▶ _Task objective_
Your task is to filter the entries and copy every line containing the string "majority".

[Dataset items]
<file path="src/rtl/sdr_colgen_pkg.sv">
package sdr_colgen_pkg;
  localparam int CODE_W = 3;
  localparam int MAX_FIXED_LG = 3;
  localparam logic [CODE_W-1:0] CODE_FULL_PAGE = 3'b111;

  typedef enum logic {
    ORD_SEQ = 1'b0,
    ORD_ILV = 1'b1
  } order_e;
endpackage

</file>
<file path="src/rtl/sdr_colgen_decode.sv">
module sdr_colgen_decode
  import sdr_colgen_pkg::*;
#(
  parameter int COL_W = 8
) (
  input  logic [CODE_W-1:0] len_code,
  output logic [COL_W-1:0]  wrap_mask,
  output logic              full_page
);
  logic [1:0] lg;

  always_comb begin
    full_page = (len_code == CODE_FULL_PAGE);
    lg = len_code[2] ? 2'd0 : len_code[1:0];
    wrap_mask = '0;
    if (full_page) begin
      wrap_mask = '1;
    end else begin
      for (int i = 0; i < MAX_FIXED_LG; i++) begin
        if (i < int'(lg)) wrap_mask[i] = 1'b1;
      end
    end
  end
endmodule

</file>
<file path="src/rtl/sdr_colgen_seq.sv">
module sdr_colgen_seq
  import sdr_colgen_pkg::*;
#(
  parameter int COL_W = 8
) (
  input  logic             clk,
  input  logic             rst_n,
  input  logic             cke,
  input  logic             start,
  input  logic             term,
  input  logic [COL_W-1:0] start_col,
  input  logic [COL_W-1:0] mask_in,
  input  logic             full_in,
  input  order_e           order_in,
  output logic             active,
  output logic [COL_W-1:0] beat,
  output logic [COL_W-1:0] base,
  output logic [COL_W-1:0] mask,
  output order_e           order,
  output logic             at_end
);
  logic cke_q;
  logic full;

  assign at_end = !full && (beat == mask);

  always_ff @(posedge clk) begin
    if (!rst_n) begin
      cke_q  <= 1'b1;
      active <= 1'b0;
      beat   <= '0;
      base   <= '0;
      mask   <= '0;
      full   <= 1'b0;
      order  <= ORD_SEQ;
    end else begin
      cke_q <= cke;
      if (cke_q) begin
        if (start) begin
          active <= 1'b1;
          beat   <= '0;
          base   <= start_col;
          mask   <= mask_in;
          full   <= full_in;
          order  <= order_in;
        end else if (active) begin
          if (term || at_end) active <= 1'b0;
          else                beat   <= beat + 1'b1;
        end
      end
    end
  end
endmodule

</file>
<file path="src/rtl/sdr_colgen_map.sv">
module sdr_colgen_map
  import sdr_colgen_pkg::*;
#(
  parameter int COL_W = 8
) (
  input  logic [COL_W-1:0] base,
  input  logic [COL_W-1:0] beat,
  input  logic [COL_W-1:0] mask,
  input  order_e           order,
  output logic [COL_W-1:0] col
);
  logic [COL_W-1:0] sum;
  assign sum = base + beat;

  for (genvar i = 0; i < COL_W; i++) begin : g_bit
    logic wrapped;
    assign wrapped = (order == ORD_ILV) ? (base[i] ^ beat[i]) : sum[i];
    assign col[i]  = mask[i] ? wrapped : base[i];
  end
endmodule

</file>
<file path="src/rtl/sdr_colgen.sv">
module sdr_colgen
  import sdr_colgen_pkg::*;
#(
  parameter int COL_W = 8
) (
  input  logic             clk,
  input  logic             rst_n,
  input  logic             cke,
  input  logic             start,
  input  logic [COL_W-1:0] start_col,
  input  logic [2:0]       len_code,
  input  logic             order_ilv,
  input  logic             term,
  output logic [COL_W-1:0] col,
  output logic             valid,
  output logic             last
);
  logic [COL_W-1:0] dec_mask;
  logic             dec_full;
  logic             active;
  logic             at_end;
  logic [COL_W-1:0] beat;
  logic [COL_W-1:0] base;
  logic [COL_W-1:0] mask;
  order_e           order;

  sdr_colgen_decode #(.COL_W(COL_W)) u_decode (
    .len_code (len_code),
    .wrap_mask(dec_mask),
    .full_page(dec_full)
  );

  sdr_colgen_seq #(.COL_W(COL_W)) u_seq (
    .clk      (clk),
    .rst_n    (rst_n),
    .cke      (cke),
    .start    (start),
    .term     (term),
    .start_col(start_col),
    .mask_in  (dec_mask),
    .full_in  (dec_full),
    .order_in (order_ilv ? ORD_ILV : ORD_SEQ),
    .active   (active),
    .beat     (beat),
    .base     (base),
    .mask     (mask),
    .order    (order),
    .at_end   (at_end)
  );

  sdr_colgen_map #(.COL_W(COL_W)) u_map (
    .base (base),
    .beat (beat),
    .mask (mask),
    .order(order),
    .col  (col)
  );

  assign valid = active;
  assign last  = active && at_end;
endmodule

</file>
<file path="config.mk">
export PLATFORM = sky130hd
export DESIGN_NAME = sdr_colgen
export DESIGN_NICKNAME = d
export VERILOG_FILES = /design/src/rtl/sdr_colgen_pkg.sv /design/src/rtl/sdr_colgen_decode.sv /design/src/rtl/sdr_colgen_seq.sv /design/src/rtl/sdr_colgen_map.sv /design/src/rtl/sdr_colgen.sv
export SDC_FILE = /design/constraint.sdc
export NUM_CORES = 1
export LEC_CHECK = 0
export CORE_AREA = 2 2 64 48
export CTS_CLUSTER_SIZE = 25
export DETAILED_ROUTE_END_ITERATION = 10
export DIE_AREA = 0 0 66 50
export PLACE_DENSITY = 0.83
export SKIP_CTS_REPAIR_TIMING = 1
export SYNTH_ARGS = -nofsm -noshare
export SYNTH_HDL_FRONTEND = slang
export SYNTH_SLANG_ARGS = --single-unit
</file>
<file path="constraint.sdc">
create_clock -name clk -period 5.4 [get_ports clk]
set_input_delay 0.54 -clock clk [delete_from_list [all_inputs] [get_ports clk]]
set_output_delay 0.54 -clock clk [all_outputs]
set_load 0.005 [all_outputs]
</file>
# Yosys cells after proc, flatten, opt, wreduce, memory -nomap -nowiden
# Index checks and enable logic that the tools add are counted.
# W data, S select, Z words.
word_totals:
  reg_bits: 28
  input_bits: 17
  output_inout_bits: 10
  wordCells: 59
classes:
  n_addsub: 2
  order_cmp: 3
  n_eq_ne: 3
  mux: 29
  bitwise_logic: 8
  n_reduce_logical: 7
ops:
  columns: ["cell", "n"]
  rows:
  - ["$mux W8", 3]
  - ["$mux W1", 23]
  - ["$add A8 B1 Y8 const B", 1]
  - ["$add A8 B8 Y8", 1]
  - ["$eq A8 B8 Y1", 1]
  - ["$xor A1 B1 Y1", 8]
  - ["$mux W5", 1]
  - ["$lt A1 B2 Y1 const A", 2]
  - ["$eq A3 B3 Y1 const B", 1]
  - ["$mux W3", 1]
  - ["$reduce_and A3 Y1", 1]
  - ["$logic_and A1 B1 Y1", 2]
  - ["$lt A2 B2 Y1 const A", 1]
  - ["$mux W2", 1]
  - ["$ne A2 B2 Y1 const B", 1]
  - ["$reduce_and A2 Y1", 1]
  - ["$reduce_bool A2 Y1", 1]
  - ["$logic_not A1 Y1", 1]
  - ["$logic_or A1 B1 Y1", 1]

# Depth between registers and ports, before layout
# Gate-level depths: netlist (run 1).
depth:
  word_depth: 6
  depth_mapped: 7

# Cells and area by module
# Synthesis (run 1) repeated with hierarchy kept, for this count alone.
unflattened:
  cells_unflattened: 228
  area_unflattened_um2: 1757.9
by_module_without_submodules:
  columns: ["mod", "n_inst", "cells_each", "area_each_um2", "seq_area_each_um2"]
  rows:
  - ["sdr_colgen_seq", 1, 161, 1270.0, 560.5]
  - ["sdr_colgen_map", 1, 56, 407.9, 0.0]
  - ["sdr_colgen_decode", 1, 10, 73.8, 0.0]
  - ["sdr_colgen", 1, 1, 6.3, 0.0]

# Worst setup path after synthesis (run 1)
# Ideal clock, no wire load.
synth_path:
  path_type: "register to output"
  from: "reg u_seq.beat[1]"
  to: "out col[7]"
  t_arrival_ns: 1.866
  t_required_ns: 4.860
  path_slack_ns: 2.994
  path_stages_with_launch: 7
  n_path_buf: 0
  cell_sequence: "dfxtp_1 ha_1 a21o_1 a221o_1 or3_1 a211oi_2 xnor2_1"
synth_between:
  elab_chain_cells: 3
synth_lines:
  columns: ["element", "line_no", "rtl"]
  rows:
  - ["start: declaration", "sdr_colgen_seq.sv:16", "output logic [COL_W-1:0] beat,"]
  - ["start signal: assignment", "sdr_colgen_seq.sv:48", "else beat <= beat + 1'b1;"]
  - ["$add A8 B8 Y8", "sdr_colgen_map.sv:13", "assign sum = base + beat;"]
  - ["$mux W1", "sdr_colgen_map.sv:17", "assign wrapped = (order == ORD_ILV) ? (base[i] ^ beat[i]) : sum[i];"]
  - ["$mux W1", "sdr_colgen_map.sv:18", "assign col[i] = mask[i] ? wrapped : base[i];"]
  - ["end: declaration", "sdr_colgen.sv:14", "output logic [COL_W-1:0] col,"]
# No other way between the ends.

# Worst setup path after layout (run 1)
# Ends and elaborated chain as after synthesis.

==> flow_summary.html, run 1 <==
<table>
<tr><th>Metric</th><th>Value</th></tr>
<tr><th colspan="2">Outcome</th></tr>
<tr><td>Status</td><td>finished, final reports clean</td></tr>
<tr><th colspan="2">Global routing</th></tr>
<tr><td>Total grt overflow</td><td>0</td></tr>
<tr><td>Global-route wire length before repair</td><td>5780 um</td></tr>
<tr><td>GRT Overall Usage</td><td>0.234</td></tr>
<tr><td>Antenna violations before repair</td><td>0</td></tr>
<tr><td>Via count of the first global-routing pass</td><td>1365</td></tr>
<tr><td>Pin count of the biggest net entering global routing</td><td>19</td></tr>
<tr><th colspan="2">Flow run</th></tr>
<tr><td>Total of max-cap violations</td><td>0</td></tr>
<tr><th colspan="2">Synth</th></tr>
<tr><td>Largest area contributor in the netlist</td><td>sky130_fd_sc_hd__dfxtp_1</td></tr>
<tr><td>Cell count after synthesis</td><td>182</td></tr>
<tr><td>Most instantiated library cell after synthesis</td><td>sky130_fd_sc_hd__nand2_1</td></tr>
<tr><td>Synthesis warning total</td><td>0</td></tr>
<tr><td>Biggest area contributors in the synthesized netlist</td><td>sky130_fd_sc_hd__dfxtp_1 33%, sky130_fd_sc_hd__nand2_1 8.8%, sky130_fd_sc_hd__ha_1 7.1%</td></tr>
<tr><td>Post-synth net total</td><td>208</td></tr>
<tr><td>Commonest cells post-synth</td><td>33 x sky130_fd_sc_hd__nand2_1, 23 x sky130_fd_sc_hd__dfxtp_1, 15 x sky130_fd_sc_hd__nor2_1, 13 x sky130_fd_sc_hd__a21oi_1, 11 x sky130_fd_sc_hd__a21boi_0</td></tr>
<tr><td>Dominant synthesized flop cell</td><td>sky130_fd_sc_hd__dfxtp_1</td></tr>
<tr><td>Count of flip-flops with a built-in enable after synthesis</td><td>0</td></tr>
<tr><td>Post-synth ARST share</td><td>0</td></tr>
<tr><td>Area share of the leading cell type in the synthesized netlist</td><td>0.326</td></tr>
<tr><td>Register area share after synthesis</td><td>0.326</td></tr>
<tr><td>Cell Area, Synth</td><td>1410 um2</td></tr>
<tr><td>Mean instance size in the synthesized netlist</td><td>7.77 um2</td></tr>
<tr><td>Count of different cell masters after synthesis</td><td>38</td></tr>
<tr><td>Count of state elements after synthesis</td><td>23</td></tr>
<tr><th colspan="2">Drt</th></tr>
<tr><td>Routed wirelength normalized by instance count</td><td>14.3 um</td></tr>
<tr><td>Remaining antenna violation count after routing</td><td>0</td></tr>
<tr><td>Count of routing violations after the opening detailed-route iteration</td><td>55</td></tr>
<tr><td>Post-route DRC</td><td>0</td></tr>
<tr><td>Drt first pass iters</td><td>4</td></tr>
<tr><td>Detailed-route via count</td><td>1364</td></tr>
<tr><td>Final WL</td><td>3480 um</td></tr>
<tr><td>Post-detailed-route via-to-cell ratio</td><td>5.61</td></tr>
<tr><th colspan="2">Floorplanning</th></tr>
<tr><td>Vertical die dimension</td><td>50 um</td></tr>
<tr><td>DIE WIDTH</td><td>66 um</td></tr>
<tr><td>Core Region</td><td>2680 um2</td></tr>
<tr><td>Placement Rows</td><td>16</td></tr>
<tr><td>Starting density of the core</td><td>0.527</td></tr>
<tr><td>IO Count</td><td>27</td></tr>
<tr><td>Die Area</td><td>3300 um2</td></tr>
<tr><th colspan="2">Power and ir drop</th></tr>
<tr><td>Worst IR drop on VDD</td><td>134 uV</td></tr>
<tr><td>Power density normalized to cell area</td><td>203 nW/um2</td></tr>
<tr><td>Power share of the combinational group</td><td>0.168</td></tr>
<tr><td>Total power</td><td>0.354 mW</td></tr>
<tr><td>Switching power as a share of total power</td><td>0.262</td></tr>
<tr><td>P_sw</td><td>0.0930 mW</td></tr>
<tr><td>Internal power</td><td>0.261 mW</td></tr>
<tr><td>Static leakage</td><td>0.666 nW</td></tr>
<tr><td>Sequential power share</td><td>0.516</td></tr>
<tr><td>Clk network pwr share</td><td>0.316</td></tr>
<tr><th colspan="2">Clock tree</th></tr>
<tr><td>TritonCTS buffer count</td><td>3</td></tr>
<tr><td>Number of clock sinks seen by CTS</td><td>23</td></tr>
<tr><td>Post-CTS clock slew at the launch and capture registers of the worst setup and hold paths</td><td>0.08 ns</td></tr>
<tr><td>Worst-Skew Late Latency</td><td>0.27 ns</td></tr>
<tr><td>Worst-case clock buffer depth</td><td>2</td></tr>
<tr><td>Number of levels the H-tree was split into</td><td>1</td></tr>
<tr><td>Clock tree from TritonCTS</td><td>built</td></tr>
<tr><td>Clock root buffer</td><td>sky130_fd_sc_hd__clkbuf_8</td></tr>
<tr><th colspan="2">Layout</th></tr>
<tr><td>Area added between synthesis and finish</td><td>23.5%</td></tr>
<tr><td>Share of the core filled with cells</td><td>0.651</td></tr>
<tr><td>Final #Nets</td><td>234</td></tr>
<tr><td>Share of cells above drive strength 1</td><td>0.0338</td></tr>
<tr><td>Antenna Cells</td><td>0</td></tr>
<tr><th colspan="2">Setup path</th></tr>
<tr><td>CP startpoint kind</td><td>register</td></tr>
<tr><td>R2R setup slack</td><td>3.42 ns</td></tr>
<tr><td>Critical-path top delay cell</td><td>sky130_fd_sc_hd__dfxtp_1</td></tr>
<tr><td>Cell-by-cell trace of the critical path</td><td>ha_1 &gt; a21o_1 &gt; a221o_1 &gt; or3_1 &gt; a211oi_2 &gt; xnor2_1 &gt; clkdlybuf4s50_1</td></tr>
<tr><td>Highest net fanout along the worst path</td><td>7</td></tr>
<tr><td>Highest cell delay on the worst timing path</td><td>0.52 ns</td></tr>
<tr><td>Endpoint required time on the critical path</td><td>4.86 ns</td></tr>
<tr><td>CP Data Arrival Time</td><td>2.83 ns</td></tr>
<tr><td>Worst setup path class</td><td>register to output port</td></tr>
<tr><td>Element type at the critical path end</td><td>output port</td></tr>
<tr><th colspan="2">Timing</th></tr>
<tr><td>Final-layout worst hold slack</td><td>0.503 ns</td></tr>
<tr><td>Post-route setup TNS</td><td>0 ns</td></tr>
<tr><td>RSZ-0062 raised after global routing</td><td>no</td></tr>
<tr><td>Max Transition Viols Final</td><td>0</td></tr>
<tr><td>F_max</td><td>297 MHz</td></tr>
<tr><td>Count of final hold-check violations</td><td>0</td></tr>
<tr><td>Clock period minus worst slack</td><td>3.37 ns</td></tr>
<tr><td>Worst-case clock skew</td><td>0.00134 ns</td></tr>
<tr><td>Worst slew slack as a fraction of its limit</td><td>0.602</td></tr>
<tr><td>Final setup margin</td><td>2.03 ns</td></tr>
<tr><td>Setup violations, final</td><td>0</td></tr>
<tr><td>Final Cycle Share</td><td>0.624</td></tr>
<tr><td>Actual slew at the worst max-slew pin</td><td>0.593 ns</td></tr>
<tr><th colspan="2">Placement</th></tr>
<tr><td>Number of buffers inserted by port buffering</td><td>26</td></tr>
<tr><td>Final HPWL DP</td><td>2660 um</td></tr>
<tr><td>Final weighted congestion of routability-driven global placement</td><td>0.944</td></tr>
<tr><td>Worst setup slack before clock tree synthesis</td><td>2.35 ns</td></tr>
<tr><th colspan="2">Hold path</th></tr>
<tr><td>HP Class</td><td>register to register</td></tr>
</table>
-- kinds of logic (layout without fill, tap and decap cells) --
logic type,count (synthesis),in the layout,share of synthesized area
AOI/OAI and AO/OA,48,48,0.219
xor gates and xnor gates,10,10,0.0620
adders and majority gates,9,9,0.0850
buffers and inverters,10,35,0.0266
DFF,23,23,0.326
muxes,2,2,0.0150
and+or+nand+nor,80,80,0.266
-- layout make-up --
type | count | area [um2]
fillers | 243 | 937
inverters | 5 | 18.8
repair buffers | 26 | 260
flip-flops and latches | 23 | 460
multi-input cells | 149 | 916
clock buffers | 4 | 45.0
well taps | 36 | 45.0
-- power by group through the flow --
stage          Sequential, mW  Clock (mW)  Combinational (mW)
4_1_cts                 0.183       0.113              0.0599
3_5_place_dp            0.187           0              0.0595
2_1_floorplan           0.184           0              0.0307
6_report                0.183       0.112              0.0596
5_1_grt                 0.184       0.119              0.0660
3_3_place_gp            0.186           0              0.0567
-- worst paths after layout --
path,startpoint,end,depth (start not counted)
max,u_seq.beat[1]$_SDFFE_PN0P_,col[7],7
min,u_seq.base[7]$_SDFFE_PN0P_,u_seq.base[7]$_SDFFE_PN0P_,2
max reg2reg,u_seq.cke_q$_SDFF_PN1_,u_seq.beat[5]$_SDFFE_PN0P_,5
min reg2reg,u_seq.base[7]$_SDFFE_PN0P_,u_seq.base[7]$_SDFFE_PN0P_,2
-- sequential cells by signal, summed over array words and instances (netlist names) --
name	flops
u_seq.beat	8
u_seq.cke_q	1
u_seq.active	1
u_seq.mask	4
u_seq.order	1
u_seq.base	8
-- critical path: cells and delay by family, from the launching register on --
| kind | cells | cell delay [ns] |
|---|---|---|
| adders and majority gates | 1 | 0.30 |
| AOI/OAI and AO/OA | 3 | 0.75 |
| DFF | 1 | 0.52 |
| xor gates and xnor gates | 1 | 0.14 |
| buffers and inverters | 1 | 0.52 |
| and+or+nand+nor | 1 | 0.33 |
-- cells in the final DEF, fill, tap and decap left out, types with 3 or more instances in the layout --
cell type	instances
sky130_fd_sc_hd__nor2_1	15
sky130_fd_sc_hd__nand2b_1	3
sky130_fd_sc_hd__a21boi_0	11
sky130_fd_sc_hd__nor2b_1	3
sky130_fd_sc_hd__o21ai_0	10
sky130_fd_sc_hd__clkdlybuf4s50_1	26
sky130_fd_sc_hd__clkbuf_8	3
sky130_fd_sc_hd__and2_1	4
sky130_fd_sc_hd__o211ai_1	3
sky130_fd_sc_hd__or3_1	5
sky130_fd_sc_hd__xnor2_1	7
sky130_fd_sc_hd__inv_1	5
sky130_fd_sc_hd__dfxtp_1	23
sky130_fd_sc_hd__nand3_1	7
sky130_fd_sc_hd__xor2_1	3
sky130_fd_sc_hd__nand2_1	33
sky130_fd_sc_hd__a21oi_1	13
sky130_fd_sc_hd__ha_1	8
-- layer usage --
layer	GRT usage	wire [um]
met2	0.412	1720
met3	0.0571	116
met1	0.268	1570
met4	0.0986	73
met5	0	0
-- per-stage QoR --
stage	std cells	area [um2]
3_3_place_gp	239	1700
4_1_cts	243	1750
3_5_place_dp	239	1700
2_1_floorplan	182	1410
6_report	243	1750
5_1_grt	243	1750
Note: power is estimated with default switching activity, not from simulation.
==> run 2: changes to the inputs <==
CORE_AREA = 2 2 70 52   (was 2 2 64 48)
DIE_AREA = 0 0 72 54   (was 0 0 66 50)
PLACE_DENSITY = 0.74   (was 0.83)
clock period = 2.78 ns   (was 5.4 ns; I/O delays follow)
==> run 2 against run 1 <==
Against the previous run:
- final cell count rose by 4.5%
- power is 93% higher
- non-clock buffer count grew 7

▶ _Solution below_
adders and majority gates,9,9,0.0850
| adders and majority gates | 1 | 0.30 |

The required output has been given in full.